- Javan Qaleh Location within Iran
- Coordinates: 37°29′48″N 45°58′24″E﻿ / ﻿37.49667°N 45.97333°E
- Country: Iran
- Province: East Azerbaijan
- County: Ajab Shir
- District: Qaleh Chay
- Established as a city: 2013

Population (2016)
- • Total: 700
- Time zone: UTC+3:30 (IRST)

= Javan Qaleh =

City in East Azerbaijan province, Iran

Javan Qaleh (جوان قلعه) (Note: Also romanized as Javān Qal‘eh and Javānqal‘eh; also known as Gown Maḥalleh (گون محله)) is a city in, and the capital of, Qaleh Chay District in Ajab Shir County, East Azerbaijan province, Iran.

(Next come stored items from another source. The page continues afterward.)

===== src/hw/cpfm_pkg.sv =====
// shared constants, pin map, modes and state types of the channel pin function mux
`default_nettype none
package cpfm_pkg;
   // channel geometry
   localparam int CPFM_NUM_CHAN = 4;
   localparam int CPFM_PINS = 8;
   localparam int CPFM_ENGINE_GP = 4;
   localparam int CPFM_NUM_ENGINE = 2;
   // serial port pin positions
   localparam int P_TXD = 0;
   localparam int P_RXD = 1;
   localparam int P_RTS = 2;
   localparam int P_CTS = 3;
   localparam int P_DTR = 4;
   localparam int P_DSR = 5;
   localparam int P_DCD = 6;
   localparam int P_RI = 7;
   // engine pin positions
   localparam int P_ECLK = 0;
   localparam int P_EDO = 1;
   localparam int P_EDI = 2;
   localparam int P_ESEL = 3;
   localparam int P_GP0 = 4;
   // idle and reset levels
   localparam logic [7:0] CPFM_PINS_IDLE = 8'h00;
   localparam logic CPFM_LINE_IDLE = 1'h1;
   localparam logic [3:0] CPFM_RS485_DRIVER_ENABLE_RESET = 4'h0;
   localparam logic CPFM_RESUME_RESET = 1'h0;
   // pin roles of one channel, one-hot
   typedef enum logic [3:0] {
      CPFM_M_UART = 4'h1,
      CPFM_M_BB_ASYNC = 4'h2,
      CPFM_M_BB_SYNC = 4'h4,
      CPFM_M_ENGINE = 4'h8
   } cpfm_mode_t;
   // per channel pin state
   typedef struct packed {
      logic [7:0] meta;
      logic [7:0] sync;
      logic [7:0] drv;
      logic [7:0] oe;
   } cpfm_chan_st_t;
   // both sync stages reset to the idle line level, so no false ring follows reset
   localparam cpfm_chan_st_t CPFM_CHAN_RESET = '{8'hFF, 8'hFF, 8'h00, 8'h00};
   // top level state
   typedef struct packed {
      cpfm_mode_t [3:0] mode;
      logic [3:0] rs485_driver_enable_sel;
      logic [3:0] refused;
      logic resume;
   } cpfm_top_st_t;
endpackage
`default_nettype wire


===== src/hw/cpfm_chan_if.sv =====
// controller-side signals of one channel between the top and the pin mux
`default_nettype none
interface cpfm_chan_if;
   // serial port
   logic uart_txd, uart_rts_n, uart_dtr_n, rs485_driver_enable;
   logic uart_rxd, uart_cts_n, uart_dsr_n, carrier_detect_in_n, ring_indicator_in_n;
   // bit-bang bus
   logic [7:0] bitbang_drv, bitbang_dir, bitbang_rd;
   // synchronous engine
   logic engine_clock_out, engine_sdo, engine_select, engine_data_in;
   logic [3:0] engine_gp_line, engine_gp_dir, engine_gp_rd;
   modport ctrl (
      output uart_txd, uart_rts_n, uart_dtr_n, rs485_driver_enable,
      output bitbang_drv, bitbang_dir,
      output engine_clock_out, engine_sdo, engine_select, engine_gp_line, engine_gp_dir,
      input uart_rxd, uart_cts_n, uart_dsr_n, carrier_detect_in_n, ring_indicator_in_n,
      input bitbang_rd, engine_data_in, engine_gp_rd
   );
   modport mux (
      input uart_txd, uart_rts_n, uart_dtr_n, rs485_driver_enable,
      input bitbang_drv, bitbang_dir,
      input engine_clock_out, engine_sdo, engine_select, engine_gp_line, engine_gp_dir,
      output uart_rxd, uart_cts_n, uart_dsr_n, carrier_detect_in_n, ring_indicator_in_n,
      output bitbang_rd, engine_data_in, engine_gp_rd
   );
endinterface
`default_nettype wire


===== src/hw/cpfm_top.sv =====
// four-channel pin function mux: role selection, wake-up and per-channel pin muxes
// Contract
// any of four channels can be serial
// pin 2 drives rts, pin 3 samples cts
// dtr driven; dsr and carrier detect sampled
// ring low in suspend with wake raises resume
// last serial pin is ring in or enable
// that choice configured, ring input by default
// suspend pull-down blocks wake-up from suspend
// bit-bang in two variants, same pins
// bit-bang bus d0 txd pin to d7
// only channels a and b have engines
// engine pins: clock out, data out, data in
// engine pin 3 is select output
// engine pins 4 to 7 general purpose
// engine serves jtag, i2c, spi, custom buses
// channels c and d stay free alongside engines
// one role per channel, no foreign drivers
`default_nettype none
module cpfm_top #(
   parameter int NUM_ENGINE = cpfm_pkg::CPFM_NUM_ENGINE // channels carrying an engine
) (
   // clock and reset
   input wire logic mclk_in,
   input wire logic resetn_in,
   // role configuration, one-hot per channel
   input wire logic [3:0][3:0] cfg_mode_in,
   input wire logic [3:0] cfg_rs485_driver_enable_sel_in,
   // power state
   input wire logic suspend_in,
   input wire logic remote_wake_en_in,
   input wire logic suspend_pulldown_en_in,
   output logic resume_req_out,
   // role status
   output logic [3:0][3:0] chan_mode_out,
   output logic [3:0] mode_refused_out,
   // serial controllers
   input wire logic [3:0] uart_txd_in,
   input wire logic [3:0] uart_rts_n_in,
   input wire logic [3:0] uart_dtr_n_in,
   input wire logic [3:0] rs485_driver_enable_in,
   output logic [3:0] uart_rxd_out,
   output logic [3:0] uart_cts_n_out,
   output logic [3:0] uart_dsr_n_out,
   output logic [3:0] carrier_detect_n_out,
   output logic [3:0] ring_indicator_n_out,
   // bit-bang controllers
   input wire logic [3:0][7:0] bitbang_drv_in,
   input wire logic [3:0][7:0] bitbang_dir_in,
   output logic [3:0][7:0] bitbang_rd_out,
   // synchronous engines of channels a and b
   input wire logic [1:0] engine_clock_in,
   input wire logic [1:0] engine_sdo_in,
   input wire logic [1:0] engine_select_in,
   input wire logic [1:0][3:0] engine_gp_line_in,
   input wire logic [1:0][3:0] engine_gp_dir_in,
   output logic [1:0] engine_sdi_out,
   output logic [1:0][3:0] engine_gp_rd_out,
   // channel a pins
   input wire logic [7:0] chan_a_bitbang_bus_in,
   output logic [7:0] chan_a_bitbang_bus_out,
   output logic [7:0] chan_a_bitbang_bus_oe_out,
   // channel b pins
   input wire logic [7:0] chan_b_bitbang_bus_in,
   output logic [7:0] chan_b_bitbang_bus_out,
   output logic [7:0] chan_b_bitbang_bus_oe_out,
   // channel c pins
   input wire logic [7:0] chan_c_bitbang_bus_in,
   output logic [7:0] chan_c_bitbang_bus_out,
   output logic [7:0] chan_c_bitbang_bus_oe_out,
   // channel d pins
   input wire logic [7:0] chan_d_bitbang_bus_in,
   output logic [7:0] chan_d_bitbang_bus_out,
   output logic [7:0] chan_d_bitbang_bus_oe_out
);
   // the engine ports are two wide, so more engines cannot be served
   if (NUM_ENGINE < 0 || NUM_ENGINE > cpfm_pkg::CPFM_NUM_ENGINE)
   begin : g_bad_param
      $error("NUM_ENGINE out of range");
   end

   cpfm_pkg::cpfm_top_st_t st_ff; // all top state
   cpfm_pkg::cpfm_top_st_t nxt_st; // its next value
   logic [3:0][7:0] pin_in; // pins gathered by channel
   logic [3:0][7:0] pin_out; // registered pin levels
   logic [3:0][7:0] pin_oe; // registered pin enables
   logic [3:0] ring_low; // ring input asserted per channel
   logic wake_cond; // resume may be raised now

   cpfm_chan_if ifc[4] (); // controller bundles, one per channel

   // is this role legal on this channel
   function automatic logic mode_ok(input logic [3:0] req, input int chan);
      logic ok;
      ok = $onehot(req);
      if (req == cpfm_pkg::CPFM_M_ENGINE && chan >= NUM_ENGINE)
         ok = 1'h0; // engine exists on the first channels only
      return ok;
   endfunction

   // pins gathered into an array
   assign pin_in[0] = chan_a_bitbang_bus_in;
   assign pin_in[1] = chan_b_bitbang_bus_in;
   assign pin_in[2] = chan_c_bitbang_bus_in;
   assign pin_in[3] = chan_d_bitbang_bus_in;
   assign chan_a_bitbang_bus_out = pin_out[0];
   assign chan_b_bitbang_bus_out = pin_out[1];
   assign chan_c_bitbang_bus_out = pin_out[2];
   assign chan_d_bitbang_bus_out = pin_out[3];
   assign chan_a_bitbang_bus_oe_out = pin_oe[0];
   assign chan_b_bitbang_bus_oe_out = pin_oe[1];
   assign chan_c_bitbang_bus_oe_out = pin_oe[2];
   assign chan_d_bitbang_bus_oe_out = pin_oe[3];

   // per channel wiring and mux instance
   for (genvar i = 0; i < cpfm_pkg::CPFM_NUM_CHAN; i++)
   begin : g_chan
      assign ifc[i].uart_txd = uart_txd_in[i];
      assign ifc[i].uart_rts_n = uart_rts_n_in[i];
      assign ifc[i].uart_dtr_n = uart_dtr_n_in[i];
      assign ifc[i].rs485_driver_enable = rs485_driver_enable_in[i];
      assign ifc[i].bitbang_drv = bitbang_drv_in[i];
      assign ifc[i].bitbang_dir = bitbang_dir_in[i];
      assign uart_rxd_out[i] = ifc[i].uart_rxd;
      assign uart_cts_n_out[i] = ifc[i].uart_cts_n;
      assign uart_dsr_n_out[i] = ifc[i].uart_dsr_n;
      assign carrier_detect_n_out[i] = ifc[i].carrier_detect_in_n;
      assign ring_indicator_n_out[i] = ifc[i].ring_indicator_in_n;
      assign bitbang_rd_out[i] = ifc[i].bitbang_rd;
      // ring counts only in serial role with the ring input selected
      assign ring_low[i] = st_ff.mode[i] == cpfm_pkg::CPFM_M_UART
                           && !ifc[i].ring_indicator_in_n;
      // engine hookup only where an engine exists
      if (i < NUM_ENGINE)
      begin : g_eng
         assign ifc[i].engine_clock_out = engine_clock_in[i];
         assign ifc[i].engine_sdo = engine_sdo_in[i];
         assign ifc[i].engine_select = engine_select_in[i];
         assign ifc[i].engine_gp_line = engine_gp_line_in[i];
         assign ifc[i].engine_gp_dir = engine_gp_dir_in[i];
      end
      else
      begin : g_no_eng
         // no engine: inputs held quiet, role never reaches the mux
         assign ifc[i].engine_clock_out = 1'h0;
         assign ifc[i].engine_sdo = 1'h0;
         assign ifc[i].engine_select = 1'h0;
         assign ifc[i].engine_gp_line = 4'h0;
         assign ifc[i].engine_gp_dir = 4'h0;
      end
      if (i < cpfm_pkg::CPFM_NUM_ENGINE)
      begin : g_eng_rd
         // readbacks of engine inputs on the engine channels
         if (i < NUM_ENGINE)
         begin : g_live
            assign engine_sdi_out[i] = ifc[i].engine_data_in;
            assign engine_gp_rd_out[i] = ifc[i].engine_gp_rd;
         end
         else
         begin : g_dead
            assign engine_sdi_out[i] = 1'h0;
            assign engine_gp_rd_out[i] = 4'h0;
         end
      end
      cpfm_chan u_chan (
         .mclk_in(mclk_in),
         .resetn_in(resetn_in),
         .mode_in(st_ff.mode[i]),
         .rs485_driver_enable_sel_in(st_ff.rs485_driver_enable_sel[i]),
         .ctl(ifc[i]),
         .pin_in(pin_in[i]),
         .pin_out(pin_out[i]),
         .pin_oe_out(pin_oe[i])
      );
   end

   // wake-up allowed only when armed and no pull-down is applied
   assign wake_cond = suspend_in && remote_wake_en_in
                      && !suspend_pulldown_en_in;

   // next state: role per channel, ring or enable choice, resume request
   always_comb
   begin
      nxt_st = st_ff;
      nxt_st.refused = 4'h0;
      // each channel picks its role on its own, so c and d stay free
      for (int i = 0; i < cpfm_pkg::CPFM_NUM_CHAN; i++)
      begin
         if (mode_ok(cfg_mode_in[i], i))
            nxt_st.mode[i] = cpfm_pkg::cpfm_mode_t'(cfg_mode_in[i]);
         else
            nxt_st.refused[i] = 1'h1; // illegal request: previous role kept
      end
      // ring input unless configuration selects the enable output
      nxt_st.rs485_driver_enable_sel = cfg_rs485_driver_enable_sel_in;
      // request held until the host leaves suspend
      if (!suspend_in)
         nxt_st.resume = 1'h0;
      if (wake_cond && |ring_low)
         nxt_st.resume = 1'h1;
   end

   // state register; serial role and ring input after reset
   always_ff @(posedge mclk_in or negedge resetn_in)
   begin
      if (!resetn_in)
      begin
         for (int i = 0; i < cpfm_pkg::CPFM_NUM_CHAN; i++)
            st_ff.mode[i] <= cpfm_pkg::CPFM_M_UART;
         st_ff.rs485_driver_enable_sel <= cpfm_pkg::CPFM_RS485_DRIVER_ENABLE_RESET;
         st_ff.refused <= 4'h0;
         st_ff.resume <= cpfm_pkg::CPFM_RESUME_RESET;
      end
      else
      begin
         st_ff <= nxt_st;
      end
   end

   // status outputs from flops
   assign resume_req_out = st_ff.resume;
   assign mode_refused_out = st_ff.refused;
   for (genvar i = 0; i < cpfm_pkg::CPFM_NUM_CHAN; i++)
   begin : g_stat
      assign chan_mode_out[i] = st_ff.mode[i];
   end

   // channels without an engine never hold the engine role
   AST_NO_ENGINE_CD: assert property (@(posedge mclk_in) disable iff (!resetn_in)
      st_ff.mode[2] != cpfm_pkg::CPFM_M_ENGINE && st_ff.mode[3] != cpfm_pkg::CPFM_M_ENGINE)
      else $error("engine role on channel without engine");
   // a legal request lands in the next cycle
   AST_MODE_TAKEN: assert property (@(posedge mclk_in) disable iff (!resetn_in)
      mode_ok(cfg_mode_in[3], 3) |=> st_ff.mode[3] == $past(cfg_mode_in[3])
         && !mode_refused_out[3])
      else $error("legal role not taken");
   // a refused request leaves the role unchanged
   AST_MODE_REFUSED: assert property (@(posedge mclk_in) disable iff (!resetn_in)
      !mode_ok(cfg_mode_in[1], 1) |=> st_ff.mode[1] == $past(st_ff.mode[1])
         && mode_refused_out[1])
      else $error("illegal role not refused");
   // ring low while armed in suspend raises resume next cycle
   AST_RESUME_SET: assert property (@(posedge mclk_in) disable iff (!resetn_in)
      wake_cond && ring_low[3] |=> resume_req_out)
      else $error("resume not raised");
   // resume never rises while a pull-down is applied
   AST_NO_WAKE_PULLDOWN: assert property (@(posedge mclk_in) disable iff (!resetn_in)
      $rose(resume_req_out) |-> !$past(suspend_pulldown_en_in) && $past(suspend_in))
      else $error("wake despite pull-down");
   // selected enable output hides the ring input
   AST_RING_DEFAULT: assert property (@(posedge mclk_in) disable iff (!resetn_in)
      st_ff.rs485_driver_enable_sel[2] |-> ring_indicator_n_out[2] && !ring_low[2])
      else $error("ring seen while pin is output");
endmodule
`default_nettype wire


===== src/hw/cpfm_chan.sv =====
// pin mux of one channel: input synchronisers and registered pin drivers
`default_nettype none
module cpfm_chan (
   // clock and reset
   input wire logic mclk_in,
   input wire logic resetn_in,
   // role chosen by the top
   input wire cpfm_pkg::cpfm_mode_t mode_in,
   input wire logic rs485_driver_enable_sel_in,
   // controller side
   cpfm_chan_if.mux ctl,
   // pins
   input wire logic [7:0] pin_in,
   output logic [7:0] pin_out,
   output logic [7:0] pin_oe_out
);
   cpfm_pkg::cpfm_chan_st_t st_ff; // whole channel state
   cpfm_pkg::cpfm_chan_st_t nxt_st; // its next value

   // next state: only the active role may place a driver on a pin
   always_comb
   begin
      nxt_st = st_ff;
      nxt_st.meta = pin_in; // first stage, read only by the second
      nxt_st.sync = st_ff.meta;
      nxt_st.drv = cpfm_pkg::CPFM_PINS_IDLE; // undriven unless the role claims it
      nxt_st.oe = cpfm_pkg::CPFM_PINS_IDLE;
      case (mode_in)
         cpfm_pkg::CPFM_M_UART:
         begin
            nxt_st.drv[cpfm_pkg::P_TXD] = ctl.uart_txd;
            nxt_st.oe[cpfm_pkg::P_TXD] = 1'h1;
            nxt_st.drv[cpfm_pkg::P_RTS] = ctl.uart_rts_n;
            nxt_st.oe[cpfm_pkg::P_RTS] = 1'h1;
            nxt_st.drv[cpfm_pkg::P_DTR] = ctl.uart_dtr_n;
            nxt_st.oe[cpfm_pkg::P_DTR] = 1'h1;
            // last pin drives the line driver enable only when selected
            if (rs485_driver_enable_sel_in)
            begin
               nxt_st.drv[cpfm_pkg::P_RI] = ctl.rs485_driver_enable;
               nxt_st.oe[cpfm_pkg::P_RI] = 1'h1;
            end
         end
         cpfm_pkg::CPFM_M_BB_ASYNC, cpfm_pkg::CPFM_M_BB_SYNC:
         begin
            // both variants share one pin map, d0 on the transmit pin
            nxt_st.drv = ctl.bitbang_drv;
            nxt_st.oe = ctl.bitbang_dir;
         end
         cpfm_pkg::CPFM_M_ENGINE:
         begin
            nxt_st.drv[cpfm_pkg::P_ECLK] = ctl.engine_clock_out;
            nxt_st.oe[cpfm_pkg::P_ECLK] = 1'h1;
            nxt_st.drv[cpfm_pkg::P_EDO] = ctl.engine_sdo;
            nxt_st.oe[cpfm_pkg::P_EDO] = 1'h1;
            nxt_st.drv[cpfm_pkg::P_ESEL] = ctl.engine_select;
            nxt_st.oe[cpfm_pkg::P_ESEL] = 1'h1;
            nxt_st.drv[cpfm_pkg::P_GP0 +: cpfm_pkg::CPFM_ENGINE_GP] = ctl.engine_gp_line;
            nxt_st.oe[cpfm_pkg::P_GP0 +: cpfm_pkg::CPFM_ENGINE_GP] = ctl.engine_gp_dir;
         end
         default:
         begin
            nxt_st.oe = cpfm_pkg::CPFM_PINS_IDLE; // unknown role: all pins released
         end
      endcase
   end

   // state register; pins float while in reset
   always_ff @(posedge mclk_in or negedge resetn_in)
   begin
      if (!resetn_in)
         st_ff <= cpfm_pkg::CPFM_CHAN_RESET;
      else
         st_ff <= nxt_st;
   end

   // pin drivers come straight from flops
   assign pin_out = st_ff.drv;
   assign pin_oe_out = st_ff.oe;
   // readbacks from the second stage only
   assign ctl.uart_rxd = st_ff.sync[cpfm_pkg::P_RXD];
   assign ctl.uart_cts_n = st_ff.sync[cpfm_pkg::P_CTS];
   assign ctl.uart_dsr_n = st_ff.sync[cpfm_pkg::P_DSR];
   assign ctl.carrier_detect_in_n = st_ff.sync[cpfm_pkg::P_DCD];
   // ring input reads idle while that pin is an output
   assign ctl.ring_indicator_in_n = rs485_driver_enable_sel_in ? cpfm_pkg::CPFM_LINE_IDLE
                                                 : st_ff.sync[cpfm_pkg::P_RI];
   assign ctl.bitbang_rd = st_ff.sync;
   assign ctl.engine_data_in = st_ff.sync[cpfm_pkg::P_EDI];
   assign ctl.engine_gp_rd = st_ff.sync[cpfm_pkg::P_GP0 +: cpfm_pkg::CPFM_ENGINE_GP];

   // serial role drives txd, rts and dtr one cycle on
   AST_UART_DRIVE: assert property (@(posedge mclk_in) disable iff (!resetn_in)
      mode_in == cpfm_pkg::CPFM_M_UART |=> pin_oe_out[cpfm_pkg::P_TXD]
         && pin_out[cpfm_pkg::P_TXD] == $past(ctl.uart_txd)
         && pin_oe_out[cpfm_pkg::P_RTS] && pin_oe_out[cpfm_pkg::P_DTR]
         && !pin_oe_out[cpfm_pkg::P_CTS] && !pin_oe_out[cpfm_pkg::P_RXD])
      else $error("serial pins wrong");
   AST_RTS_DTR: assert property (@(posedge mclk_in) disable iff (!resetn_in)
      mode_in == cpfm_pkg::CPFM_M_UART |=> pin_out[cpfm_pkg::P_RTS] == $past(ctl.uart_rts_n)
         && pin_out[cpfm_pkg::P_DTR] == $past(ctl.uart_dtr_n))
      else $error("handshake output wrong");
   AST_INPUT_SYNC: assert property (@(posedge mclk_in) disable iff (!resetn_in)
      $past(resetn_in, 2) |-> ctl.uart_dsr_n == $past(pin_in[cpfm_pkg::P_DSR], 2)
         && ctl.uart_rxd == $past(pin_in[cpfm_pkg::P_RXD], 2))
      else $error("input not two flops late");
   AST_RS485_DRIVER_ENABLE_PIN: assert property (@(posedge mclk_in) disable iff (!resetn_in)
      mode_in == cpfm_pkg::CPFM_M_UART |=> pin_oe_out[cpfm_pkg::P_RI] == $past(rs485_driver_enable_sel_in)
         && (!$past(rs485_driver_enable_sel_in)
             || pin_out[cpfm_pkg::P_RI] == $past(ctl.rs485_driver_enable)))
      else $error("last pin role wrong");
   AST_BITBANG: assert property (@(posedge mclk_in) disable iff (!resetn_in)
      mode_in inside {cpfm_pkg::CPFM_M_BB_ASYNC, cpfm_pkg::CPFM_M_BB_SYNC}
         |=> pin_out == $past(ctl.bitbang_drv) && pin_oe_out == $past(ctl.bitbang_dir))
      else $error("bit-bang bus wrong");
   AST_ENGINE_PINS: assert property (@(posedge mclk_in) disable iff (!resetn_in)
      mode_in == cpfm_pkg::CPFM_M_ENGINE |=> pin_oe_out[3:0] == 4'hB
         && pin_out[cpfm_pkg::P_ECLK] == $past(ctl.engine_clock_out)
         && pin_out[cpfm_pkg::P_ESEL] == $past(ctl.engine_select)
         && pin_oe_out[7:4] == $past(ctl.engine_gp_dir))
      else $error("engine pins wrong");
endmodule
`default_nettype wire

It also serves as the administrative center for Dizajrud-e Sharqi Rural District.

==Demographics==
===Population===
At the time of the 2006 National Census, Javan Qaleh's population was 622 in 133 households, when it was a village in Dizajrud-e Sharqi Rural District. The following census in 2011 counted 589 people in 167 households. The 2016 census measured the population as 700 people in 213 households, by which time Javan Qaleh had been converted to a city.